To do: Give back, word for word, the lines in the listing below from the one holding "input wire logic [$bits(bus_i.cmd_read)-1:0]" down to the one holding "assign bus_dma_write = bus_i.dma_write;", both ends included.

-- Supplied information follows --

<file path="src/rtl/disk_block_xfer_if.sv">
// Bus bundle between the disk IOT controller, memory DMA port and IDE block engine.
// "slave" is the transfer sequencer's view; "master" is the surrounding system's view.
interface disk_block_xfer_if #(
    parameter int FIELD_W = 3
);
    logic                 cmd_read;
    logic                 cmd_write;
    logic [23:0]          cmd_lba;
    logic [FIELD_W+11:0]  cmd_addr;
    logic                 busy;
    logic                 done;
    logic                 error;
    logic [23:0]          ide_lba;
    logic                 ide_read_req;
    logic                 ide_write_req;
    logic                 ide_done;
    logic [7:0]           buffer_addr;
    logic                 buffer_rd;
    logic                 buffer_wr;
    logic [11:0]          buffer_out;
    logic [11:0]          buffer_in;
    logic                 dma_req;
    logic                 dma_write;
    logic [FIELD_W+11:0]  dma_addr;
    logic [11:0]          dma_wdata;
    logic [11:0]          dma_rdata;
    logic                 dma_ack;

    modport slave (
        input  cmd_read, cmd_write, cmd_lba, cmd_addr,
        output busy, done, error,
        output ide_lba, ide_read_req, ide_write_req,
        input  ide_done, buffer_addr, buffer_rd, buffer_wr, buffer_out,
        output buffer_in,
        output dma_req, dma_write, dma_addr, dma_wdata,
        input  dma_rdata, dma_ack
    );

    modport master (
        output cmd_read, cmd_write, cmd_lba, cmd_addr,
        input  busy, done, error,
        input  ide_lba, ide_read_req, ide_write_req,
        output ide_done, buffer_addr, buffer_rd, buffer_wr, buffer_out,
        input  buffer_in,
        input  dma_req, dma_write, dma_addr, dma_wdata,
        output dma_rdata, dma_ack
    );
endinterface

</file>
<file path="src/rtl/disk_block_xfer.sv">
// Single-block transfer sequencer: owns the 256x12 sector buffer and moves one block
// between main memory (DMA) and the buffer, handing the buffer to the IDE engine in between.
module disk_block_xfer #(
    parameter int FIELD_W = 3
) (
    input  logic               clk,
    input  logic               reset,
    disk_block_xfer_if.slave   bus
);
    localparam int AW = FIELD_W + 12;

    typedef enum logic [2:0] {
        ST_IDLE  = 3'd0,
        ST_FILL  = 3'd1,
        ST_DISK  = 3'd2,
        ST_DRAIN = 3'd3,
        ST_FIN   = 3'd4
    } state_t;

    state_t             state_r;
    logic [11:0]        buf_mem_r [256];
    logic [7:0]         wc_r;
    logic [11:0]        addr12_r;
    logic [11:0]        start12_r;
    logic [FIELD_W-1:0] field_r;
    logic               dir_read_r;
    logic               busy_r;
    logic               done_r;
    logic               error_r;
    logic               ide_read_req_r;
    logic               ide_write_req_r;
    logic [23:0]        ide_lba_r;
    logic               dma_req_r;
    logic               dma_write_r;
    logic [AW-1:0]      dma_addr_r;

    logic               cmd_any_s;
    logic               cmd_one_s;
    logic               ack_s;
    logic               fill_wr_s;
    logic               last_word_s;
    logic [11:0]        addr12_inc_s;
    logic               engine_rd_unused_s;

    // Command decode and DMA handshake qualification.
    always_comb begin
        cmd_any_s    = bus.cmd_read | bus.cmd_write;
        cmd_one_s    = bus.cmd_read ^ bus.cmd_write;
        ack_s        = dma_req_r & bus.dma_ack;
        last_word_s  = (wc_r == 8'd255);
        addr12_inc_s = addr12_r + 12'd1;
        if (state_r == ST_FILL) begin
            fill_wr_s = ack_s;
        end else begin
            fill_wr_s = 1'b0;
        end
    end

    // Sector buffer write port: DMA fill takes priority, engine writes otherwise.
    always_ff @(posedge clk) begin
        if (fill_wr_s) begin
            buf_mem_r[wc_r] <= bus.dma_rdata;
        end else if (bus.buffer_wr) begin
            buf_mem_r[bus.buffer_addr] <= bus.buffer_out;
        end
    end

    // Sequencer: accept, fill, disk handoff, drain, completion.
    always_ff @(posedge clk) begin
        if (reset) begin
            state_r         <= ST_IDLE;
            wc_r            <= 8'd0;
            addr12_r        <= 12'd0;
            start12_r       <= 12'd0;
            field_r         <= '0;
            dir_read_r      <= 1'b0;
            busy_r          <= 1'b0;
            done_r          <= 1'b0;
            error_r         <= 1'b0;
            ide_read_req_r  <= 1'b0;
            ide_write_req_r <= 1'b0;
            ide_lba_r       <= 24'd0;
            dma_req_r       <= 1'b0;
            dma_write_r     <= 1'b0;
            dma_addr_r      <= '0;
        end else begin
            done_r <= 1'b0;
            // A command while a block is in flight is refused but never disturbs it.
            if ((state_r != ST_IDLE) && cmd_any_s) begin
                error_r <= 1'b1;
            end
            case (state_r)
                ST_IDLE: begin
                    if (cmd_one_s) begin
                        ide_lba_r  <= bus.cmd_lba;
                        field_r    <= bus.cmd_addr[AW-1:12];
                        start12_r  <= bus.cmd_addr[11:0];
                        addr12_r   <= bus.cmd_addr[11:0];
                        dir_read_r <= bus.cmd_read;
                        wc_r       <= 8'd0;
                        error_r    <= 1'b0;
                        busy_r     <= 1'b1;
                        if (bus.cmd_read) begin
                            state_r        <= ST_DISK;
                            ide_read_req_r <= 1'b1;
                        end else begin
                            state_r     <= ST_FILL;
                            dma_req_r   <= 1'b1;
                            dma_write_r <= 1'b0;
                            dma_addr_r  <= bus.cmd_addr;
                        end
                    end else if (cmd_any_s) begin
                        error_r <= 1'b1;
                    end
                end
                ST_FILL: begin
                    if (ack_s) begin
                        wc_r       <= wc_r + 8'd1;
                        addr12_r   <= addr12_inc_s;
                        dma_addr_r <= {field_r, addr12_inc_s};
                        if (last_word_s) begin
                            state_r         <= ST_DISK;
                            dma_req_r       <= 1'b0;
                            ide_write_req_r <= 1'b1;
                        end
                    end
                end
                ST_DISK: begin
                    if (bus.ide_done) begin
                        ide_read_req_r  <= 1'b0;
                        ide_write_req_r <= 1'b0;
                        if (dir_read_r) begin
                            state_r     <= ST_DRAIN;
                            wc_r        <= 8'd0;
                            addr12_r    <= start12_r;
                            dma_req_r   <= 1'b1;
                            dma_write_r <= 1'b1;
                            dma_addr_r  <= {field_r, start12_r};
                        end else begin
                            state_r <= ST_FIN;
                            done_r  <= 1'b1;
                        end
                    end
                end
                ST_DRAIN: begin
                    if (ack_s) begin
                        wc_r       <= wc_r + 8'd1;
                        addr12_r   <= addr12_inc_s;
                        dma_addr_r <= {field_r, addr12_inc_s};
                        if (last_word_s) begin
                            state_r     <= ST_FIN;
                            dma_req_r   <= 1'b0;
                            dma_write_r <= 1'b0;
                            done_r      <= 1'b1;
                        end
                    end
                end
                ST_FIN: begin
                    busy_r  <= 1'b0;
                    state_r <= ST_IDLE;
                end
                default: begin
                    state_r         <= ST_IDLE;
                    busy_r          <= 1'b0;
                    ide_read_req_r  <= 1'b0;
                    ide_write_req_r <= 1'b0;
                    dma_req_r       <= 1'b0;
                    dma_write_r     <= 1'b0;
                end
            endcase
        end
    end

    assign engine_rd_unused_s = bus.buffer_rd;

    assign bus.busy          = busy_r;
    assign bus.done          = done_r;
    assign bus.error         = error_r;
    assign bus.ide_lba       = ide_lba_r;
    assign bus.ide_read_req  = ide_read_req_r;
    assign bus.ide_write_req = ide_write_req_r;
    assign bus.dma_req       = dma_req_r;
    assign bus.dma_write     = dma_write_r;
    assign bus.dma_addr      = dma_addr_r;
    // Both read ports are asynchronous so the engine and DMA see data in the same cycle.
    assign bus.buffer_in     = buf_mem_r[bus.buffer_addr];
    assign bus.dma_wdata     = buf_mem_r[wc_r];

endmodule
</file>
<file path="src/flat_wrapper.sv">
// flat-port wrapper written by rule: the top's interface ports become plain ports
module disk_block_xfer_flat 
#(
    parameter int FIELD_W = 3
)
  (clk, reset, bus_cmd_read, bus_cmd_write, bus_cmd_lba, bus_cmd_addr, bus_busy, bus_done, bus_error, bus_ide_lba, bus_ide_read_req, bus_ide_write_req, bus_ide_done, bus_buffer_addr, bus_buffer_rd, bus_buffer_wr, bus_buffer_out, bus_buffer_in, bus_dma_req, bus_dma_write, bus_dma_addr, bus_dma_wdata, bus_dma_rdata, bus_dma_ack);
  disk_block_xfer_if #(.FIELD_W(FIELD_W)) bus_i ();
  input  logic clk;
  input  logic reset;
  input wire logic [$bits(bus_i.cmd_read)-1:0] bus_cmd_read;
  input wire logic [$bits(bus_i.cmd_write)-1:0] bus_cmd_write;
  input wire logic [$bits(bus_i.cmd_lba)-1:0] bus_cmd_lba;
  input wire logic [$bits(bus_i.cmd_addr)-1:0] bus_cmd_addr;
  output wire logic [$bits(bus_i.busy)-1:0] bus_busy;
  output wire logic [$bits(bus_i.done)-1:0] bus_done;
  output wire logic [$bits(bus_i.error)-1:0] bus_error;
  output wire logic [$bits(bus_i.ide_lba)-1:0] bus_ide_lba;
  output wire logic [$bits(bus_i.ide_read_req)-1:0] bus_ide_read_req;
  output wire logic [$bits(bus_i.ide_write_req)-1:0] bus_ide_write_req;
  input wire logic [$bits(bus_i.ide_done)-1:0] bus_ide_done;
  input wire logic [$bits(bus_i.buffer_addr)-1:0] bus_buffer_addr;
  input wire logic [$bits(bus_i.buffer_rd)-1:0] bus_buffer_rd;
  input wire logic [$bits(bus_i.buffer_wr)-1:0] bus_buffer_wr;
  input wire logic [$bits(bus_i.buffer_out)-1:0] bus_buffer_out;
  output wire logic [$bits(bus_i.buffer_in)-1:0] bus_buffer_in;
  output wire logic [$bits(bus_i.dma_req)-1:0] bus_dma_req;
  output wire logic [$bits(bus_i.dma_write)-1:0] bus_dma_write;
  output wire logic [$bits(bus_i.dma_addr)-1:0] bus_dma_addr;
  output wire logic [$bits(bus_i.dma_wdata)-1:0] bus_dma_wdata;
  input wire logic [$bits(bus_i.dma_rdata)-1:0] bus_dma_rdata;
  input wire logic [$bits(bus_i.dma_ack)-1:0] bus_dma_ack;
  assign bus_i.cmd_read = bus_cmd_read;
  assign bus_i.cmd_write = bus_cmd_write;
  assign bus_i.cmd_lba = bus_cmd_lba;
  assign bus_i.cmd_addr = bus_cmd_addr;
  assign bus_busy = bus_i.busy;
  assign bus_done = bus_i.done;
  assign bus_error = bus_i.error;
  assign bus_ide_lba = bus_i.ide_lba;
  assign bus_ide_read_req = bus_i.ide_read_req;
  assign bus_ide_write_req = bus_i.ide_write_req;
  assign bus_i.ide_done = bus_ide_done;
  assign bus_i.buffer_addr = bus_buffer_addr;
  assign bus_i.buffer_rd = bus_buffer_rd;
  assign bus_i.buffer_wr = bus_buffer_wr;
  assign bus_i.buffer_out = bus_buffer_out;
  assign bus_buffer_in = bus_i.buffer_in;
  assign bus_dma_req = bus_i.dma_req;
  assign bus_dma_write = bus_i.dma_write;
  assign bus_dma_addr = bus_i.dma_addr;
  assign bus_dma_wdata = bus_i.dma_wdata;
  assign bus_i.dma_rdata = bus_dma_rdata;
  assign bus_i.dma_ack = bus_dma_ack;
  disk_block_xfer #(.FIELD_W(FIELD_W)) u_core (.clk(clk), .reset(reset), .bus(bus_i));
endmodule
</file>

-- Supplied information concluded --
-- Supplied information follows --

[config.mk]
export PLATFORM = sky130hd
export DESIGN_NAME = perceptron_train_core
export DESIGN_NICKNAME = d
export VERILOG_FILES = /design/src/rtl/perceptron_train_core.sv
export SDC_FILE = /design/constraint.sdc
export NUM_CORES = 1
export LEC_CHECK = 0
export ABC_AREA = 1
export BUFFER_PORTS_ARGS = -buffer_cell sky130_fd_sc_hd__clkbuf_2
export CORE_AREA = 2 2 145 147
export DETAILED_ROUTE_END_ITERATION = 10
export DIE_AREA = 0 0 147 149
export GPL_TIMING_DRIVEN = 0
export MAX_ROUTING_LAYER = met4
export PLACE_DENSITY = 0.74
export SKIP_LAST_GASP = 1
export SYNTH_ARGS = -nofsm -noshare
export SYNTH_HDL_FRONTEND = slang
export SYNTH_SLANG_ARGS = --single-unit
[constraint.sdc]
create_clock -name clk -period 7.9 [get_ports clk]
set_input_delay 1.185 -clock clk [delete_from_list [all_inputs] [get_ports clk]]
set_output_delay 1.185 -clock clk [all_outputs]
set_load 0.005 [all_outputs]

-- Supplied information concluded --

Finished task:
  input wire logic [$bits(bus_i.cmd_read)-1:0] bus_cmd_read;
  input wire logic [$bits(bus_i.cmd_write)-1:0] bus_cmd_write;
  input wire logic [$bits(bus_i.cmd_lba)-1:0] bus_cmd_lba;
  input wire logic [$bits(bus_i.cmd_addr)-1:0] bus_cmd_addr;
  output wire logic [$bits(bus_i.busy)-1:0] bus_busy;
  output wire logic [$bits(bus_i.done)-1:0] bus_done;
  output wire logic [$bits(bus_i.error)-1:0] bus_error;
  output wire logic [$bits(bus_i.ide_lba)-1:0] bus_ide_lba;
  output wire logic [$bits(bus_i.ide_read_req)-1:0] bus_ide_read_req;
  output wire logic [$bits(bus_i.ide_write_req)-1:0] bus_ide_write_req;
  input wire logic [$bits(bus_i.ide_done)-1:0] bus_ide_done;
  input wire logic [$bits(bus_i.buffer_addr)-1:0] bus_buffer_addr;
  input wire logic [$bits(bus_i.buffer_rd)-1:0] bus_buffer_rd;
  input wire logic [$bits(bus_i.buffer_wr)-1:0] bus_buffer_wr;
  input wire logic [$bits(bus_i.buffer_out)-1:0] bus_buffer_out;
  output wire logic [$bits(bus_i.buffer_in)-1:0] bus_buffer_in;
  output wire logic [$bits(bus_i.dma_req)-1:0] bus_dma_req;
  output wire logic [$bits(bus_i.dma_write)-1:0] bus_dma_write;
  output wire logic [$bits(bus_i.dma_addr)-1:0] bus_dma_addr;
  output wire logic [$bits(bus_i.dma_wdata)-1:0] bus_dma_wdata;
  input wire logic [$bits(bus_i.dma_rdata)-1:0] bus_dma_rdata;
  input wire logic [$bits(bus_i.dma_ack)-1:0] bus_dma_ack;
  assign bus_i.cmd_read = bus_cmd_read;
  assign bus_i.cmd_write = bus_cmd_write;
  assign bus_i.cmd_lba = bus_cmd_lba;
  assign bus_i.cmd_addr = bus_cmd_addr;
  assign bus_busy = bus_i.busy;
  assign bus_done = bus_i.done;
  assign bus_error = bus_i.error;
  assign bus_ide_lba = bus_i.ide_lba;
  assign bus_ide_read_req = bus_i.ide_read_req;
  assign bus_ide_write_req = bus_i.ide_write_req;
  assign bus_i.ide_done = bus_ide_done;
  assign bus_i.buffer_addr = bus_buffer_addr;
  assign bus_i.buffer_rd = bus_buffer_rd;
  assign bus_i.buffer_wr = bus_buffer_wr;
  assign bus_i.buffer_out = bus_buffer_out;
  assign bus_buffer_in = bus_i.buffer_in;
  assign bus_dma_req = bus_i.dma_req;
  assign bus_dma_write = bus_i.dma_write;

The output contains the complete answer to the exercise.